*Extracted records*
* * *

`src/rtl/uart_pkg.sv`:
```
`default_nettype none
// ---------------------------------------------------------------------------
// Module : uart_pkg
// Brief  : Shared UART constants for data width, FIFO depth and frame timing.
// Rev    : 1.0  initial release
// ---------------------------------------------------------------------------
package uart_pkg;

  localparam int UART_DATA_W     = 8;
  localparam int UART_FIFO_DEPTH = 16;
  localparam int UART_BIT_TICKS  = 16;
  localparam int UART_FRAME_BITS = 10;

endpackage
`default_nettype wire

```
`src/rtl/uart_fifo_mem.sv`:
```
`default_nettype none
// ---------------------------------------------------------------------------
// Module : uart_fifo_mem
// Brief  : DEPTH x DATA_W storage, synchronous write, asynchronous read.
// Rev    : 1.0  initial release
// ---------------------------------------------------------------------------
module uart_fifo_mem
  import uart_pkg::*;
#(
  parameter int DEPTH  = UART_FIFO_DEPTH,
  parameter int DATA_W = UART_DATA_W
) (
  input  logic                     clk,
  input  logic                     we,
  input  logic [$clog2(DEPTH)-1:0] waddr,
  input  logic [DATA_W-1:0]        wdata,
  input  logic [$clog2(DEPTH)-1:0] raddr,
  output logic [DATA_W-1:0]        rdata
);

  // Contents are don't-care after reset, so the array carries no reset.
  logic [DATA_W-1:0] r_mem [DEPTH];

  always_ff @(posedge clk) begin
    if (we) begin
      r_mem[waddr] <= wdata;
    end
  end

  assign rdata = r_mem[raddr];

endmodule
`default_nettype wire

```
`src/rtl/uart_rx_fifo.sv`:
```
`default_nettype none
// ---------------------------------------------------------------------------
// Module : uart_rx_fifo
// Brief  : First-word-fall-through receive FIFO with level/flag/overflow
//          status. Define UART_RX_TIMEOUT_EN to add the idle-data timeout.
// Rev    : 1.0  initial release
// ---------------------------------------------------------------------------
module uart_rx_fifo
  import uart_pkg::*;
#(
  parameter int DEPTH     = UART_FIFO_DEPTH,
  parameter int AF_THRESH = 12
`ifdef UART_RX_TIMEOUT_EN
  ,
  parameter int TO_CHARS  = 4
`endif
) (
  input  logic                     clk,
  input  logic                     rst_n,
  input  logic [UART_DATA_W-1:0]   wr_data,
  input  logic                     wr_stb,
  input  logic                     rd_ready,
  input  logic                     ovf_clr,
`ifdef UART_RX_TIMEOUT_EN
  input  logic                     baud_tick_16x,
  output logic                     timeout,
`endif
  output logic [UART_DATA_W-1:0]   rd_data,
  output logic                     rd_valid,
  output logic [$clog2(DEPTH):0]   level,
  output logic                     full,
  output logic                     empty,
  output logic                     almost_full,
  output logic                     overflow
);

  localparam int AW = $clog2(DEPTH);

  localparam logic [AW-1:0] c_ptr_one   = {{(AW-1){1'b0}}, 1'b1};
  localparam logic [AW:0]   c_lvl_one   = {{AW{1'b0}}, 1'b1};
  localparam logic [AW:0]   c_depth     = DEPTH[AW:0];
  localparam logic [AW:0]   c_af_thresh = AF_THRESH[AW:0];

  logic [AW-1:0]          r_wr_ptr;
  logic [AW-1:0]          r_rd_ptr;
  logic [AW:0]            r_level;
  logic                   r_rd_valid;
  logic                   r_full;
  logic                   r_empty;
  logic                   r_almost_full;
  logic                   r_overflow;

  logic                   w_push;
  logic                   w_pop;
  logic                   w_drop;
  logic [AW:0]            w_level_nxt;
  logic [UART_DATA_W-1:0] w_mem_rdata;

  // A full FIFO still accepts a byte when the head leaves in the same cycle.
  assign w_pop  = r_rd_valid & rd_ready;
  assign w_push = wr_stb & (~r_full | w_pop);
  assign w_drop = wr_stb & r_full & ~w_pop;

  always_comb begin
    w_level_nxt = r_level;
    case ({w_push, w_pop})
      2'b10:   w_level_nxt = r_level + c_lvl_one;
      2'b01:   w_level_nxt = r_level - c_lvl_one;
      default: w_level_nxt = r_level;
    endcase
  end

  uart_fifo_mem #(
    .DEPTH  (DEPTH),
    .DATA_W (UART_DATA_W)
  ) u_mem (
    .clk   (clk),
    .we    (w_push),
    .waddr (r_wr_ptr),
    .wdata (wr_data),
    .raddr (r_rd_ptr),
    .rdata (w_mem_rdata)
  );

  always_ff @(posedge clk) begin
    if (!rst_n) begin
      r_wr_ptr      <= '0;
      r_rd_ptr      <= '0;
      r_level       <= '0;
      r_rd_valid    <= 1'b0;
      r_full        <= 1'b0;
      r_empty       <= 1'b1;
      r_almost_full <= 1'b0;
      r_overflow    <= 1'b0;
    end else begin
      if (w_push) begin
        r_wr_ptr <= r_wr_ptr + c_ptr_one;
      end
      if (w_pop) begin
        r_rd_ptr <= r_rd_ptr + c_ptr_one;
      end
      // Flags come from the next level so they stay aligned with the pointers.
      r_level       <= w_level_nxt;
      r_rd_valid    <= (w_level_nxt != '0);
      r_empty       <= (w_level_nxt == '0);
      r_full        <= (w_level_nxt == c_depth);
      r_almost_full <= (w_level_nxt >= c_af_thresh);
      if (w_drop) begin
        r_overflow <= 1'b1;
      end else if (ovf_clr) begin
        r_overflow <= 1'b0;
      end
    end
  end

  assign rd_data     = r_rd_valid ? w_mem_rdata : '0;
  assign rd_valid    = r_rd_valid;
  assign level       = r_level;
  assign full        = r_full;
  assign empty       = r_empty;
  assign almost_full = r_almost_full;
  assign overflow    = r_overflow;

`ifdef UART_RX_TIMEOUT_EN
  localparam int TO_LIMIT = TO_CHARS * UART_BIT_TICKS * UART_FRAME_BITS;
  localparam int TW       = $clog2(TO_LIMIT + 1);

  localparam logic [TW-1:0] c_to_limit = TO_LIMIT[TW-1:0];
  localparam logic [TW-1:0] c_to_one   = {{(TW-1){1'b0}}, 1'b1};

  logic [TW-1:0] r_idle_cnt;
  logic          r_timeout;

  // Counter saturates at the limit; any FIFO activity or emptiness restarts it.
  always_ff @(posedge clk) begin
    if (!rst_n) begin
      r_idle_cnt <= '0;
      r_timeout  <= 1'b0;
    end else if (w_push || w_pop || r_empty) begin
      r_idle_cnt <= '0;
      r_timeout  <= 1'b0;
    end else if (baud_tick_16x && (r_idle_cnt != c_to_limit)) begin
      r_idle_cnt <= r_idle_cnt + c_to_one;
      if (r_idle_cnt == (c_to_limit - c_to_one)) begin
        r_timeout <= 1'b1;
      end
    end
  end

  assign timeout = r_timeout;
`endif

endmodule
`default_nettype wire

```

* * *

*What the task asks*
Nothing should be omitted or altered. Retype the records exactly.

*Exercise output*
`src/rtl/uart_pkg.sv`:
```
`default_nettype none
// ---------------------------------------------------------------------------
// Module : uart_pkg
// Brief  : Shared UART constants for data width, FIFO depth and frame timing.
// Rev    : 1.0  initial release
// ---------------------------------------------------------------------------
package uart_pkg;

  localparam int UART_DATA_W     = 8;
  localparam int UART_FIFO_DEPTH = 16;
  localparam int UART_BIT_TICKS  = 16;
  localparam int UART_FRAME_BITS = 10;

endpackage
`default_nettype wire

```
`src/rtl/uart_fifo_mem.sv`:
```
`default_nettype none
// ---------------------------------------------------------------------------
// Module : uart_fifo_mem
// Brief  : DEPTH x DATA_W storage, synchronous write, asynchronous read.
// Rev    : 1.0  initial release
// ---------------------------------------------------------------------------
module uart_fifo_mem
  import uart_pkg::*;
#(
  parameter int DEPTH  = UART_FIFO_DEPTH,
  parameter int DATA_W = UART_DATA_W
) (
  input  logic                     clk,
  input  logic                     we,
  input  logic [$clog2(DEPTH)-1:0] waddr,
  input  logic [DATA_W-1:0]        wdata,
  input  logic [$clog2(DEPTH)-1:0] raddr,
  output logic [DATA_W-1:0]        rdata
);

  // Contents are don't-care after reset, so the array carries no reset.
  logic [DATA_W-1:0] r_mem [DEPTH];

  always_ff @(posedge clk) begin
    if (we) begin
      r_mem[waddr] <= wdata;
    end
  end

  assign rdata = r_mem[raddr];

endmodule
`default_nettype wire

```
`src/rtl/uart_rx_fifo.sv`:
```
`default_nettype none
// ---------------------------------------------------------------------------
// Module : uart_rx_fifo
// Brief  : First-word-fall-through receive FIFO with level/flag/overflow
//          status. Define UART_RX_TIMEOUT_EN to add the idle-data timeout.
// Rev    : 1.0  initial release
// ---------------------------------------------------------------------------
module uart_rx_fifo
  import uart_pkg::*;
#(
  parameter int DEPTH     = UART_FIFO_DEPTH,
  parameter int AF_THRESH = 12
`ifdef UART_RX_TIMEOUT_EN
  ,
  parameter int TO_CHARS  = 4
`endif
) (
  input  logic                     clk,
  input  logic                     rst_n,
  input  logic [UART_DATA_W-1:0]   wr_data,
  input  logic                     wr_stb,
  input  logic                     rd_ready,
  input  logic                     ovf_clr,
`ifdef UART_RX_TIMEOUT_EN
  input  logic                     baud_tick_16x,
  output logic                     timeout,
`endif
  output logic [UART_DATA_W-1:0]   rd_data,
  output logic                     rd_valid,
  output logic [$clog2(DEPTH):0]   level,
  output logic                     full,
  output logic                     empty,
  output logic                     almost_full,
  output logic                     overflow
);

  localparam int AW = $clog2(DEPTH);

  localparam logic [AW-1:0] c_ptr_one   = {{(AW-1){1'b0}}, 1'b1};
  localparam logic [AW:0]   c_lvl_one   = {{AW{1'b0}}, 1'b1};
  localparam logic [AW:0]   c_depth     = DEPTH[AW:0];
  localparam logic [AW:0]   c_af_thresh = AF_THRESH[AW:0];

  logic [AW-1:0]          r_wr_ptr;
  logic [AW-1:0]          r_rd_ptr;
  logic [AW:0]            r_level;
  logic                   r_rd_valid;
  logic                   r_full;
  logic                   r_empty;
  logic                   r_almost_full;
  logic                   r_overflow;

  logic                   w_push;
  logic                   w_pop;
  logic                   w_drop;
  logic [AW:0]            w_level_nxt;
  logic [UART_DATA_W-1:0] w_mem_rdata;

  // A full FIFO still accepts a byte when the head leaves in the same cycle.
  assign w_pop  = r_rd_valid & rd_ready;
  assign w_push = wr_stb & (~r_full | w_pop);
  assign w_drop = wr_stb & r_full & ~w_pop;

  always_comb begin
    w_level_nxt = r_level;
    case ({w_push, w_pop})
      2'b10:   w_level_nxt = r_level + c_lvl_one;
      2'b01:   w_level_nxt = r_level - c_lvl_one;
      default: w_level_nxt = r_level;
    endcase
  end

  uart_fifo_mem #(
    .DEPTH  (DEPTH),
    .DATA_W (UART_DATA_W)
  ) u_mem (
    .clk   (clk),
    .we    (w_push),
    .waddr (r_wr_ptr),
    .wdata (wr_data),
    .raddr (r_rd_ptr),
    .rdata (w_mem_rdata)
  );

  always_ff @(posedge clk) begin
    if (!rst_n) begin
      r_wr_ptr      <= '0;
      r_rd_ptr      <= '0;
      r_level       <= '0;
      r_rd_valid    <= 1'b0;
      r_full        <= 1'b0;
      r_empty       <= 1'b1;
      r_almost_full <= 1'b0;
      r_overflow    <= 1'b0;
    end else begin
      if (w_push) begin
        r_wr_ptr <= r_wr_ptr + c_ptr_one;
      end
      if (w_pop) begin
        r_rd_ptr <= r_rd_ptr + c_ptr_one;
      end
      // Flags come from the next level so they stay aligned with the pointers.
      r_level       <= w_level_nxt;
      r_rd_valid    <= (w_level_nxt != '0);
      r_empty       <= (w_level_nxt == '0);
      r_full        <= (w_level_nxt == c_depth);
      r_almost_full <= (w_level_nxt >= c_af_thresh);
      if (w_drop) begin
        r_overflow <= 1'b1;
      end else if (ovf_clr) begin
        r_overflow <= 1'b0;
      end
    end
  end

  assign rd_data     = r_rd_valid ? w_mem_rdata : '0;
  assign rd_valid    = r_rd_valid;
  assign level       = r_level;
  assign full        = r_full;
  assign empty       = r_empty;
  assign almost_full = r_almost_full;
  assign overflow    = r_overflow;

`ifdef UART_RX_TIMEOUT_EN
  localparam int TO_LIMIT = TO_CHARS * UART_BIT_TICKS * UART_FRAME_BITS;
  localparam int TW       = $clog2(TO_LIMIT + 1);

  localparam logic [TW-1:0] c_to_limit = TO_LIMIT[TW-1:0];
  localparam logic [TW-1:0] c_to_one   = {{(TW-1){1'b0}}, 1'b1};

  logic [TW-1:0] r_idle_cnt;
  logic          r_timeout;

  // Counter saturates at the limit; any FIFO activity or emptiness restarts it.
  always_ff @(posedge clk) begin
    if (!rst_n) begin
      r_idle_cnt <= '0;
      r_timeout  <= 1'b0;
    end else if (w_push || w_pop || r_empty) begin
      r_idle_cnt <= '0;
      r_timeout  <= 1'b0;
    end else if (baud_tick_16x && (r_idle_cnt != c_to_limit)) begin
      r_idle_cnt <= r_idle_cnt + c_to_one;
      if (r_idle_cnt == (c_to_limit - c_to_one)) begin
        r_timeout <= 1'b1;
      end
    end
  end

  assign timeout = r_timeout;
`endif

endmodule
`default_nettype wire

```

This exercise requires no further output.